*Activity*
Return all lines of the data in which the string "increased" occurs.
◆ ◆ ◆ ◆ ◆ ◆ ◆
File: src/hdl/fchd_pkg.sv
// Shared types and fixed constants for the foot contact hysteresis detector.
package fchd_pkg;

  // One sample word after the front has classified it
  typedef struct packed {
    logic        side;
    logic        foot;
    logic        close;
    logic [31:0] px;
    logic [31:0] py;
    logic [31:0] pz;
    logic [31:0] vx;
    logic [31:0] vy;
    logic [31:0] vz;
    logic [31:0] gnd;
    logic [15:0] dt;
  } fchd_item_t;

  // Back-end sequencer states
  typedef enum logic [3:0] {
    BK_IDLE,
    BK_SQ,
    BK_ROOT,
    BK_MEAN,
    BK_MEAN2,
    BK_VAR,
    BK_VAR2,
    BK_DEC,
    BK_DIV
  } fchd_bk_state_t;

  // How the weight of the result is formed
  typedef enum logic [1:0] {
    W_ZERO,
    W_ONE,
    W_RAMP
  } fchd_wmode_t;

  localparam logic [12:0] EMA_GAIN     = 13'd5243;
  localparam logic [12:0] RELEASE_TIME = 13'd6554;
  localparam logic [30:0] IK_DELAY     = 31'd3277;
  localparam logic [16:0] WEIGHT_ONE   = 17'd65536;
  localparam logic [30:0] PLANT_MAX    = 31'h7FFFFFFF;
  localparam logic [19:0] THR_RESET    = 20'd3277;
  localparam logic        REG_THRESHOLD = 1'b0;

endpackage

File: src/hdl/fchd_front.sv
// Front end: takes input words, picks the foot and flags ground proximity.
module fchd_front #(
  parameter int NUM_FEET = 2
) (
  input  logic               in_valid,
  output logic               in_ready,
  input  logic               in_side,
  input  logic [31:0]        in_foot_x,
  input  logic [31:0]        in_foot_y,
  input  logic [31:0]        in_foot_z,
  input  logic [31:0]        in_vel_x,
  input  logic [31:0]        in_vel_y,
  input  logic [31:0]        in_vel_z,
  input  logic [31:0]        in_ground_level,
  input  logic [15:0]        in_frame_time,
  input  logic [19:0]        threshold,
  input  logic               q_full,
  output logic               q_push,
  output fchd_pkg::fchd_item_t q_item
);
  import fchd_pkg::*;

  logic [32:0] height_diff;

  assign in_ready = !q_full;
  assign q_push   = in_valid && !q_full;

  // height above ground, one bit wider so it cannot wrap
  assign height_diff = {in_foot_y[31], in_foot_y} - {in_ground_level[31], in_ground_level};

  always_comb begin
    q_item.side  = in_side;
    q_item.foot  = (NUM_FEET > 1) ? in_side : 1'b0;
    q_item.close = $signed(height_diff) <= $signed({13'd0, threshold});
    q_item.px    = in_foot_x;
    q_item.py    = in_foot_y;
    q_item.pz    = in_foot_z;
    q_item.vx    = in_vel_x;
    q_item.vy    = in_vel_y;
    q_item.vz    = in_vel_z;
    q_item.gnd   = in_ground_level;
    q_item.dt    = in_frame_time;
  end

endmodule

File: config.mk
export PLATFORM = sky130hd
export DESIGN_NAME = fchd_front
export DESIGN_NICKNAME = d
export VERILOG_FILES = /design/src/hdl/fchd_pkg.sv /design/src/hdl/fchd_front.sv
export SDC_FILE = /design/constraint.sdc
export NUM_CORES = 1
export LEC_CHECK = 0
export ABC_CLOCK_PERIOD_IN_PS = 10200
export BUFFER_PORTS_ARGS = -buffer_cell sky130_fd_sc_hd__buf_4
export CORE_AREA = 2 2 197 199
export DETAILED_ROUTE_END_ITERATION = 8
export DIE_AREA = 0 0 199 201
export GPL_TIMING_DRIVEN = 0
export SLEW_MARGIN = 30
export SYNTH_ARGS = -nofsm -noshare
export SYNTH_HDL_FRONTEND = slang
export SYNTH_SLANG_ARGS = --single-unit
File: constraint.sdc
create_clock -name vclk -period 10.2
set_input_delay 0.51 -clock vclk [all_inputs]
set_output_delay 0.51 -clock vclk [all_outputs]
set_load 0.05 [all_outputs]
==> metrics.txt, run 1 <==
status complete, no violations; pre-CTS setup slack 4.29 ns; CP Launch Type input pin; DR vias 4957; initial core utilization 11.4%; Pre-antenna DRT Iters 4; footprint of the multi-input gates 0.00224 mm2; final period utilization 57.3%; ANT nets after route 0; Syn Inst Count 625; most frequent CP cell o21ai_0; die footprint 0.0400 mm2; Slew Viols, Final 0; DIE WIDTH 199 um; WL met2 10400 um; Crit Path Max Fanout 4; wire length on met3 1250 um; Final HPWL DP 18500 um; worst endpoint required time 9.69 ns; largest cells by area after synthesis buf_4, ha_1, inv_1; min Tclk post-route 5.84 ns; Syn Nets 941; Core Region 0.0381 mm2; CP max-delay cell o21ai_0; Worst slew margin 59.2%; min-delay worst type input pin to output port; post-CTS setup buffers 0; DR vias/cell 3.36; IO Count 508; Std-Cell Rows 72; Net count, final 1274; synth unique cells 56; Post-Synthesis Cell Area 0.00435 mm2; routed wire length 19700 um; filler cell count 4287; final instance area 0.00748 mm2; DRC violations left 0; Leak 4.15 nW; FF/Latch Area 0 um2; most frequent cells after synthesis buf_4, inv_1, ha_1; Crit path max-delay family compound AO/OA/AOI/OAI gates; final hold vios 0; share of the synthesized area in the top cell type 41.8%; RSZ-0062 raised after global routing false; Routed met1 length 7790 um; largest area contributor in the netlist buf_4; dpl cell area 0.00748 mm2; Seq Cell Count 0; Crit path arrival time 5.33 ns; yosys warns 0; crit-path cells buf_4 -> inv_1 -> ha_1 -> fa_1 -> nand2b_1 -> a21oi_1 -> o21ai_0 -> o21bai_1 -> nand3_1 -> nand2_1 -> xor2_1 -> ha_1 -> a21oi_1 -> nor2b_1 -> o21ai_0 -> o211ai_1 -> o21ai_0 -> nand4_1 -> nor4_2 -> nand4_1 -> o31ai_2 -> buf_4; GR Overflow Total 0; Final Setup Violations 0; cell with the most instances after synthesis buf_4; gr usage total 8.80%; GP Congestion 0.898; vias in the first global route 4806; CP bufs+invs 3; worst-margin pin slew 0.606 ns; Fmax achieved 171 MHz; WL/cell 13.3 um; Synth Area per Inst 6.95 um2; top routing layer used met4; delay of the slowest critical-path stage 0.52 ns; Post-CTS Resized 0; clock buffer count 0; setup TNS 0 ns; Setup crit end kind output port; PortBufs 331; critical path class input pin to output port; Syn-to-layout area delta 72.1%; antenna violations before repair 1; layout cells sized above 1 61.8%; Hold Buf Count CTS 0; global-route wire length before repair 27200 um; sequential area share after synthesis 0%; number of max-cap violations 0; worst vdd ir 26.9 uV; Setup WS post-layout 4.36 ns; largest net degree at the start of global routing 11; Pwr per Cell Area 74.3 mW/mm2; die height 201 um; Starting DRT DRC Count 115
==> routing by layer <==
metal	up-vias	track usage [%]
met4	0	1.07
met5	-	0
met3	10	0.806
met1	2199	10.5
li1	2508	-
met2	240	17.1
==> path summary, 6_finish.rpt <==
| path | to | start | cells past startpoint |
|---|---|---|---|
| hold / removal | q_item[235] | in_foot_x[27] | 2 |
| setup / recovery | q_item[240] | in_foot_y[0] | 22 |
==> where the power goes <==
group,internal (mW),switching [mW]
Combinational,0.215,0.341
Sequential,0,0
Clock,0.0000000131,0
Total,0.215,0.341
==> logic make-up after synthesis <==
| kind of cell | count (synthesis) | share of synthesized area [%] |
|---|---|---|
| buffers and inverters | 317 | 48.5 |
| AOI/OAI and AO/OA | 125 | 18.9 |
| and+or+nand+nor | 106 | 12.2 |
| adders and majority gates | 53 | 15.4 |
| xor gates and xnor gates | 22 | 4.43 |
| muxes | 2 | 0.576 |
==> layout make-up <==
type	count	share of cell area, %
Inverter	67	3.36
Buffer	250	24.8
Timing Repair Buffer	331	33.2
Tap cell	518	8.66
Antenna cell	1	0.0334
Multi-Input combinational cell	308	29.9
==> metrics by stage <==
step	hold WS [ns]	util [%]	instances	total power, mW
floorplan	1.19	-	625	0.397
global placement	1.27	19.6	1474	0.561
detailed placement	1.27	19.6	1474	0.562
CTS	1.27	19.6	1474	0.564
global route	1.28	19.6	1475	0.596
finish	1.27	19.6	1475	0.556
==> layout by cell type, fill, tap and decap left out, drive strengths merged, types with 3 or more instances in the layout <==
master and instances:
buf 575, inv 67, ha 52, a21oi 45
nand2 29, nor2 28, o21ai 21, a21o 17
nand4 12, xnor2 12, xor2 10, nor3 7
o21a 7, nand2b 6, a31oi 6, clkbuf 6
nand3 5, nor4 5, o21bai 4, a211oi 4
nor2b 3, o211ai 3, and3 3
Note: power is estimated with default switching activity, not from simulation.
==> inputs of run 2 (changes only) <==
Settings changed: ABC_AREA from default to 1, ABC_CLOCK_PERIOD_IN_PS 10200 to 5340.
Clock period 10.2 ns to 5.34 ns, I/O delays scaled along.
==> run 2 against run 1 <==
  * Sequential share of layout area unchanged
  * Cell count up 17%
  * Via count increased by 17%
  * Count of clock-buffer cells in the layout stayed put
  * Wire length rose by 8.1%
  * Combinational power increased by 98%
  * Synthesized area is 14% higher
  * Final area increased by 8.0%
  * Synthesized cell count increased by 40%
  * Hold slack lost 0.49 ns
==> metrics.txt, run 2 <==
WL/cell 12.3 um (was 13.3 um); setup TNS 0 ns (unchanged); worst vdd ir 61.8 uV (was 26.9 uV); Net count, final 1527 (was 1274); Seq Cell Count 0 (unchanged); CP Launch Type input pin (unchanged); min-delay worst type input pin to output port (unchanged); die height 201 um (unchanged); vias in the first global route 5638 (was 4806); synth unique cells 26 (was 56); die footprint 0.0400 mm2 (unchanged); Hold Buf Count CTS 0 (unchanged); critical path class input pin to output port (unchanged); Core Region 0.0381 mm2 (unchanged); antenna violations before repair 2 (was 1); area share of xor/xnor cells in the synthesized design 3.37% (was 4.43%); FF/Latch Area 0 um2 (unchanged); GP Congestion 0.893 (was 0.898); CP max-delay cell fa_1 (was o21ai_0); Final HPWL DP 20300 um (was 18500 um); clock buffer count 0 (unchanged); CP bufs+invs 4 (was 3); Fmax achieved 258 MHz; Crit Path Max Fanout 4 (unchanged); clock network power share 0% (about the same); Comb pwr share 100.0% (about the same); worst-margin pin slew 0.371 ns (was 0.606 ns); largest cells by area after synthesis buf_4, nand2_1, ha_1 (was buf_4, ha_1, inv_1); Synth Area in Simple Gates 29.0% (was 12.2%); combinational family with the most area after synthesis buffers and inverters (unchanged); Synth Area per Inst 5.63 um2 (was 6.95 um2); sequential fraction of design power 0% (about the same); Starting DRT DRC Count 145 (was 115); Pre-antenna DRT Iters 4 (unchanged); global-route wire length before repair 30300 um (was 27200 um); largest net degree at the start of global routing 7 (was 11); Slew Viols, Final 0 (unchanged); Setup crit end kind output port (unchanged); largest area contributor in the netlist buf_4 (unchanged); final hold vios 0 (unchanged); RSZ-0062 raised after global routing false (unchanged); cell with the most instances after synthesis nand2_1 (was buf_4); yosys warns 0 (unchanged); Net Sw Power 0.689 mW (was 0.341 mW); share of the synthesized area in the top cell type 36.8% (was 41.8%); Post-Synth Adder-Cell Area 13.6% (was 15.4%); mux cell area share after synthesis 0% (was 0.576%); Syn Inst Count 878 (was 625); Pwr per Cell Area 136 mW/mm2 (was 74.3 mW/mm2); initial core utilization 13.0% (was 11.4%); Syn Nets 1194 (was 941); Syn-to-layout area delta 63.5% (was 72.1%); Post-CTS Resized 0 (unchanged); sequential area share after synthesis 0% (unchanged); Setup WS post-layout 1.47 ns (was 4.36 ns); DR vias/cell 3.34 (was 3.36); Pint 0.410 mW (was 0.215 mW); most frequent cells after synthesis nand2_1, buf_4, inv_1 (was buf_4, inv_1, ha_1); GR Overflow Total 0 (unchanged); Std-Cell Rows 72 (unchanged); pre-CTS setup slack 1.40 ns (was 4.29 ns); crit-path cells buf_4 -> inv_1 -> ha_1 -> fa_1 -> inv_1 -> nand4_1 -> nand2_1 -> nand2_1 -> nand2_1 -> nand3_1 -> nand2_1 -> xor2_1 -> ha_1 -> nand2_1 -> nor2_1 -> nand2_1 -> nor2_1 -> nand3_1 -> nand2_1 -> nand4_1 -> nor2_1 -> nand3_1 -> nand2_1 -> buf_4 (was buf_4 -> inv_1 -> ha_1 -> fa_1 -> nand2b_1 -> a21oi_1 -> o21ai_0 -> o21bai_1 -> nand3_1 -> nand2_1 -> xor2_1 -> ha_1 -> a21oi_1 -> nor2b_1 -> o21ai_0 -> o211ai_1 -> o21ai_0 -> nand4_1 -> nor4_2 -> nand4_1 -> o31ai_2 -> buf_4); number of max-cap violations 0 (unchanged); switching share of power 62.7% (was 61.3%); most frequent CP cell nand2_1 (was o21ai_0); DR vias 5781 (was 4957); IO Count 508 (unchanged); Crit path arrival time 3.61 ns (was 5.33 ns); min Tclk post-route 3.87 ns; Final Setup Violations 0 (unchanged); worst endpoint required time 5.07 ns (was 9.69 ns); DIE WIDTH 199 um (unchanged); most frequent cells in the layout buf_4, nand2_1, inv_1, nor2_1, ha_1 (was buf_4, inv_1, ha_1, a21oi_1, nand2_1); gr usage total 9.72% (was 8.80%); layout cells sized above 1 48.4% (was 61.8%); status complete, no violations (unchanged); Leak 4.98 nW (was 4.15 nW); Worst slew margin 75.1% (was 59.2%); Crit path max-delay family simple AND/OR/NAND/NOR gates (was compound AO/OA/AOI/OAI gates); commonest non-fill, non-tap cell in the layout buf_4 (unchanged); PortBufs 331 (unchanged); post-CTS setup buffers 0 (unchanged); ANT nets after route 0 (unchanged); final period utilization 72.5%; delay of the slowest critical-path stage 0.44 ns (was 0.52 ns); routed wire length 21300 um (was 19700 um); DRC violations left 0 (unchanged); compound-gate portion of the synthesized area 4.10% (was 18.9%); Post-Synthesis Cell Area 0.00494 mm2 (was 0.00435 mm2)
[run 2: cell count changes in the layout (fill, tap and decap cells not counted), sizes merged, moves of 6 or more]
cell and change:
clkbuf -6, nand3 +24, nand2b -6, nand2 +221, inv +106, o21a -6, a21o -16, o21ai -16
nor2 +31, a21oi -21, xnor2 -8
[run 2: kinds of logic after synthesis]
family / Yosys count
buffers and inverters: 415
and+or+nand+nor: 354
adders and majority gates: 53
AOI/OAI and AO/OA: 37
xor gates and xnor gates: 19
[run 2: metrics by stage]
stage	area, um2	cells	utilization (%)	hold slack [ns]	power (mW)
finish	8080	1729	21.2	0.788	1.10
global route	8080	1729	21.2	0.790	1.19
CTS	8070	1727	21.2	0.788	1.12
detailed placement	8070	1727	21.2	0.789	1.11
global placement	8070	1727	21.2	0.788	1.11
floorplan	4940	878	-	0.701	0.788
[run 2: area by class of cell]
| cell class | count | area, um2 |
|---|---|---|
| fill | 4346 | 30000 |
| timing repair buffer | 331 | 2480 |
| multi-input combinational | 463 | 2470 |
| buffer | 242 | 1820 |
| inverter | 173 | 649 |
| tap | 518 | 648 |
| antenna | 2 | 5.00 |
[run 2: routing by layer]
metal	wire [um]	vias up	track usage, %
met4	325	0	1.44
met1	8820	2467	11.8
met5	0	-	0
met2	11000	259	18.8
met3	1170	14	0.554
li1	-	3041	-
[run 2: final timing paths]
kind / start / end / slack, ns / depth (start not counted)
setup / recovery: in_foot_y[0] / q_item[240] / 1.47 / 24
hold / removal: in_vel_x[12] / q_item[124] / 0.79 / 2
[run 2: power by group through the flow]
stage / logic, mW / registers [mW] / clock network (mW)
final: 1.10 / 0 / 0.0000000502
after global routing: 1.19 / 0 / 0.0000000501
after CTS: 1.12 / 0 / 0
after detailed placement: 1.11 / 0 / 0
after global placement: 1.11 / 0 / 0
after floorplan: 0.788 / 0 / 0
==> inputs of run 3 (changes only) <==
Settings changed: ABC_CLOCK_PERIOD_IN_PS 5340 to 3400.
Clock period 5.34 ns to 3.4 ns, I/O delays scaled along.
==> run 3 against run 2 <==
  * Cell count up 0.40%
  * Sequential cell count did not move
  * Largest cell class unchanged
  * Via count increased by 1.2%
  * Largest power group unchanged
  * Critical path type unchanged
  * Global-route usage barely moved
==> metrics.txt, run 3 (synthesis results as in run 2) <==
status complete, no violations (unchanged); Crit Path Max Fanout 4 (unchanged); Setup WS post-layout 0.157 ns (was 1.47 ns); WL met2 11200 um (was 11000 um); Std-Cell Rows 72 (unchanged); WL/cell 12.4 um (was 12.3 um); worst vdd ir 97.0 uV (was 61.8 uV); FF/Latch Area 0 um2 (unchanged); total power 1.82 mW (was 1.10 mW); commonest non-fill, non-tap cell in the layout buf_4 (unchanged); wire length on met3 1110 um (was 1170 um); most frequent CP cell nand2_2 (was nand2_1); Pre-antenna DRT Iters 4 (unchanged); CP bufs+invs 3 (was 4); DR vias 5850 (was 5781); IO Count 508 (unchanged); Slew Viols, Final 0 (unchanged); gr usage total 9.76% (was 9.72%); top routing layer used met4 (unchanged); dpl cells 1727 (unchanged); min-delay worst type input pin to output port (unchanged); Core Region 0.0381 mm2 (unchanged); post-route insts no fill 1736 (was 1729); GR Overflow Total 0 (unchanged); ANT nets after route 0 (unchanged); DIE WIDTH 199 um (unchanged); most frequent cells in the layout buf_4, nand2_1, inv_1, nor2_1, ha_1 (unchanged); GP Congestion 0.893 (unchanged); global-route wire length before repair 30400 um (was 30300 um); delay of the slowest critical-path stage 0.37 ns (was 0.44 ns); largest net degree at the start of global routing 7 (unchanged); Pwr per Cell Area 216 mW/mm2 (was 136 mW/mm2); die height 201 um (unchanged); initial core utilization 13.0% (unchanged); worst endpoint required time 3.23 ns (was 5.07 ns); final period utilization 95.4%; critical path class input pin to output port (unchanged); vias in the first global route 5696 (was 5638); routed wire length 21600 um (was 21300 um); Final Setup Violations 0 (unchanged); worst-margin pin slew 0.388 ns (was 0.371 ns); Hold Buf Count CTS 0 (unchanged); pre-CTS setup slack -0.349 ns (was 1.40 ns); DR vias/cell 3.37 (was 3.34); Seq Cell Count 0 (unchanged); clock buffer count 0 (unchanged); Final HPWL DP 20300 um (unchanged); Net count, final 1534 (was 1527); final hold vios 0 (unchanged); CP Launch Type input pin (unchanged); Crit path arrival time 3.07 ns (was 3.61 ns); crit-path cells buf_4 -> ha_4 -> fa_2 -> inv_2 -> nand4_1 -> nand2_2 -> nand2_2 -> nand2_4 -> nand3_2 -> nand2_2 -> xor2_1 -> ha_1 -> nand2_2 -> nor2_4 -> nand2_2 -> nor2_4 -> a21oi_1 -> nand2_1 -> nand2_2 -> nand4_1 -> nor2_1 -> nand3_1 -> nand2_1 -> buf_6 (was buf_4 -> inv_1 -> ha_1 -> fa_1 -> inv_1 -> nand4_1 -> nand2_1 -> nand2_1 -> nand2_1 -> nand3_1 -> nand2_1 -> xor2_1 -> ha_1 -> nand2_1 -> nor2_1 -> nand2_1 -> nor2_1 -> nand3_1 -> nand2_1 -> nand4_1 -> nor2_1 -> nand3_1 -> nand2_1 -> buf_4); die footprint 0.0400 mm2 (unchanged); number of max-cap violations 0 (unchanged); Starting DRT DRC Count 136 (was 145); Syn-to-layout area delta 70.0% (was 63.5%); Setup crit end kind output port (unchanged); Worst slew margin 73.9% (was 75.1%); Leak 5.03 nW (was 4.98 nW); PortBufs 331 (unchanged); antenna violations before repair 2 (unchanged); min Tclk post-route 3.24 ns; Fmax achieved 308 MHz; layout cells sized above 1 52.7% (was 48.4%); DRC violations left 0 (unchanged); CP max-delay cell fa_2 (was fa_1); Crit path max-delay family simple AND/OR/NAND/NOR gates (unchanged); Routed met1 length 8930 um (was 8820 um)
run 3: stage by stage:
stage	hold slack [ns]	TNS [ns]	util (%)	area (um2)
2_1_floorplan	0.507	0	-	4940
3_3_place_gp	0.594	-0.323	21.2	8070
3_5_place_dp	0.595	-0.349	21.2	8070
4_1_cts	0.594	0	21.4	8170
5_1_grt	0.596	-0.0144	22.0	8400
6_report	0.594	0	22.0	8400
run 3: area by class of cell:
type / instances / area [um2]
fillers: 4318 / 29700
multi-input cells: 463 / 2740
repair buffers: 338 / 2540
plain buffers: 242 / 1820
inverters: 173 / 649
well taps: 518 / 648
diodes: 2 / 5.00
run 3: worst paths after layout:
check	from	slack, ns	endpoint	cells after the start
min	in_vel_x[12]	0.59	q_item[124]	2
max	in_ground_level[0]	0.16	q_item[240]	24
run 3: layer usage:
| metal | GRT usage, % | up-vias |
|---|---|---|
| met5 | 0 | - |
| met4 | 1.60 | 0 |
| met3 | 0.554 | 16 |
| met2 | 18.9 | 259 |
| met1 | 11.8 | 2525 |
| li1 | - | 3050 |
run 3: where the power goes:
group / switching (mW) / internal, mW
Combinational: 1.13 / 0.690
Clock: 0 / 0.0000000787
Sequential: 0 / 0
run 3: timing repair:
item                       4_1_cts  5_1_grt
setup buffers                    6        1
setup endpoints to repair        1        1
pin swaps                       10       19
gates resized for setup         17       50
◆ ◆ ◆ ◆ ◆ ◆ ◆
*Exercise answer*
  * Via count increased by 17%
  * Combinational power increased by 98%
  * Final area increased by 8.0%
  * Synthesized cell count increased by 40%
  * Via count increased by 1.2%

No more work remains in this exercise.